Context-Inappropriate Capability

Low
Confidence
87% confidence
Finding
Automatic update checks on every command cause unsolicited network activity outside the core storage action the user requested. While not inherently code-executing by itself, this creates privacy and behavioral surprise, and it can interact with remote infrastructure in ways the skill does not justify or warn about.
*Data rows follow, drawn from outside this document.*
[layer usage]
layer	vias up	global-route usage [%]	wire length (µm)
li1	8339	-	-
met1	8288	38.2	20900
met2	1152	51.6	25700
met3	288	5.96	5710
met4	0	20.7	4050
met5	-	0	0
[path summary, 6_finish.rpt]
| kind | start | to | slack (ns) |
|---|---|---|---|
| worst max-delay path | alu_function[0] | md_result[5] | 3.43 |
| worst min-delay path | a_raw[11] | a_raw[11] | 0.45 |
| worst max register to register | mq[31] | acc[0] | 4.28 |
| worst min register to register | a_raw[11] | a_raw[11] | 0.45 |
## config.mk

```make
export PLATFORM = sky130hd
export DESIGN_NAME = regbank_wr_arbiter
export DESIGN_NICKNAME = d
export VERILOG_FILES = /design/src/rtl/regbank_wr_arbiter.sv
export SDC_FILE = /design/constraint.sdc
export NUM_CORES = 1
export LEC_CHECK = 0
export ABC_AREA = 1
export CAP_MARGIN = 5
export CORE_ASPECT_RATIO = 1.75
export CORE_MARGIN = 2
export CORE_UTILIZATION = 31
export CTS_CLUSTER_DIAMETER = 100
export CTS_CLUSTER_SIZE = 12
export DETAILED_ROUTE_END_ITERATION = 8
export GPL_TIMING_DRIVEN = 1
export SLEW_MARGIN = 25
export SYNTH_ARGS = -nofsm -noshare
export SYNTH_HDL_FRONTEND = slang
export SYNTH_SLANG_ARGS = --single-unit
```

## constraint.sdc

```tcl
create_clock -name i_clk -period 8.52 [get_ports i_clk]
set_clock_uncertainty 0.1 [all_clocks]
set_input_delay 1.704 -clock i_clk [delete_from_list [all_inputs] [get_ports i_clk]]
set_output_delay 1.704 -clock i_clk [all_outputs]
set_load 0.05 [all_outputs]
```
==> src/rtl/gf_sched_if.sv <==
// gf_sched_if: requester, engine and response signals shared by the fence-engine scheduler
interface gf_sched_if #(
  parameter int N_REQ = 2,
  parameter int CW    = 10,
  parameter int AW    = 25
);
  logic [N_REQ-1:0] req;
  logic [N_REQ-1:0] gnt;
  logic             pt_valid;
  logic [CW-1:0]    pt_x;
  logic [CW-1:0]    pt_y;
  logic             eng_in_valid;
  logic [CW-1:0]    eng_in_x;
  logic [CW-1:0]    eng_in_y;
  logic             eng_out_valid;
  logic [CW-1:0]    eng_out_x;
  logic [CW-1:0]    eng_out_y;
  logic [AW-1:0]    eng_out_area;
  logic [N_REQ-1:0] rsp_valid;
  logic [CW-1:0]    rsp_x;
  logic [CW-1:0]    rsp_y;
  logic [AW-1:0]    rsp_area;
  logic             busy;
  modport slave (
    input  req, pt_valid, pt_x, pt_y, eng_out_valid, eng_out_x, eng_out_y, eng_out_area,
    output gnt, eng_in_valid, eng_in_x, eng_in_y, rsp_valid, rsp_x, rsp_y, rsp_area, busy
  );
  modport master (
    output req, pt_valid, pt_x, pt_y, eng_out_valid, eng_out_x, eng_out_y, eng_out_area,
    input  gnt, eng_in_valid, eng_in_x, eng_in_y, rsp_valid, rsp_x, rsp_y, rsp_area, busy
  );
endinterface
Description-Behavior Mismatch

Medium
Confidence
94% confidence
Finding
The script claims to manage skill-level updates, but it also overwrites the local `terabox` executable in `~/.local/bin`. This expands the trust boundary from updating local skill assets to replacing an executable that may be invoked outside the skill, creating a supply-chain risk if the downloaded archive or metadata is compromised.

Intent-Code Divergence

Medium
Confidence
90% confidence
Finding
The header comments state that CLI binary updates are handled by the CLI's own updater, but later logic still installs a new `terabox` binary. This mismatch can mislead reviewers and users about the script's actual capabilities, reducing scrutiny around behavior that modifies executables.

Vague Triggers

Medium
Confidence
87% confidence
Finding
Using `Tera` as an activation alias is overly broad and can match benign conversation unrelated to TeraBox. In an agent setting, unintended activation is risky because this skill can trigger shell commands, login flows, update routines, and cloud operations based on misclassified user intent.

Missing User Warnings

Medium
Confidence
90% confidence
Finding
The reference documents recursive upload/download of directories without warning about bulk data transfer, overwrite/storage-consumption risks, or the sensitivity of local/cloud paths. In an agent context, a broad or mistaken path could exfiltrate large local datasets to cloud storage or pull large remote datasets locally with significant privacy, cost, and disk-usage consequences.

Missing User Warnings

Medium
Confidence
91% confidence
Finding
`share-save` and `share-download` write data into the user's cloud account or local filesystem, but the documentation does not emphasize that these are state-changing import operations. In an agent workflow, this can lead to unreviewed ingestion of untrusted or large remote content, causing storage abuse, malware staging, or accidental account modification.

Missing User Warnings

Low
Confidence
84% confidence
Finding
Documenting automatic update checks without a privacy or network-activity warning is a real safety issue because users may not expect every command to contact update infrastructure. In agent-driven environments, hidden background network access is particularly risky because it weakens least-surprise and can leak usage metadata.

Self-Modification

High
Category
Rogue Agent
Content
# User confirmation
    if [ "$auto_yes" != "yes" ]; then
        echo -n -e "${YELLOW}Update Skill to v${remote_version}? [y/N] ${NC}"
        read -n 1 -r
        echo
        if [[ ! $REPLY =~ ^[Yy]$ ]]; then
Confidence
96% confidence
Finding
Update Skill

VirusTotal

63/63 vendors flagged this skill as clean.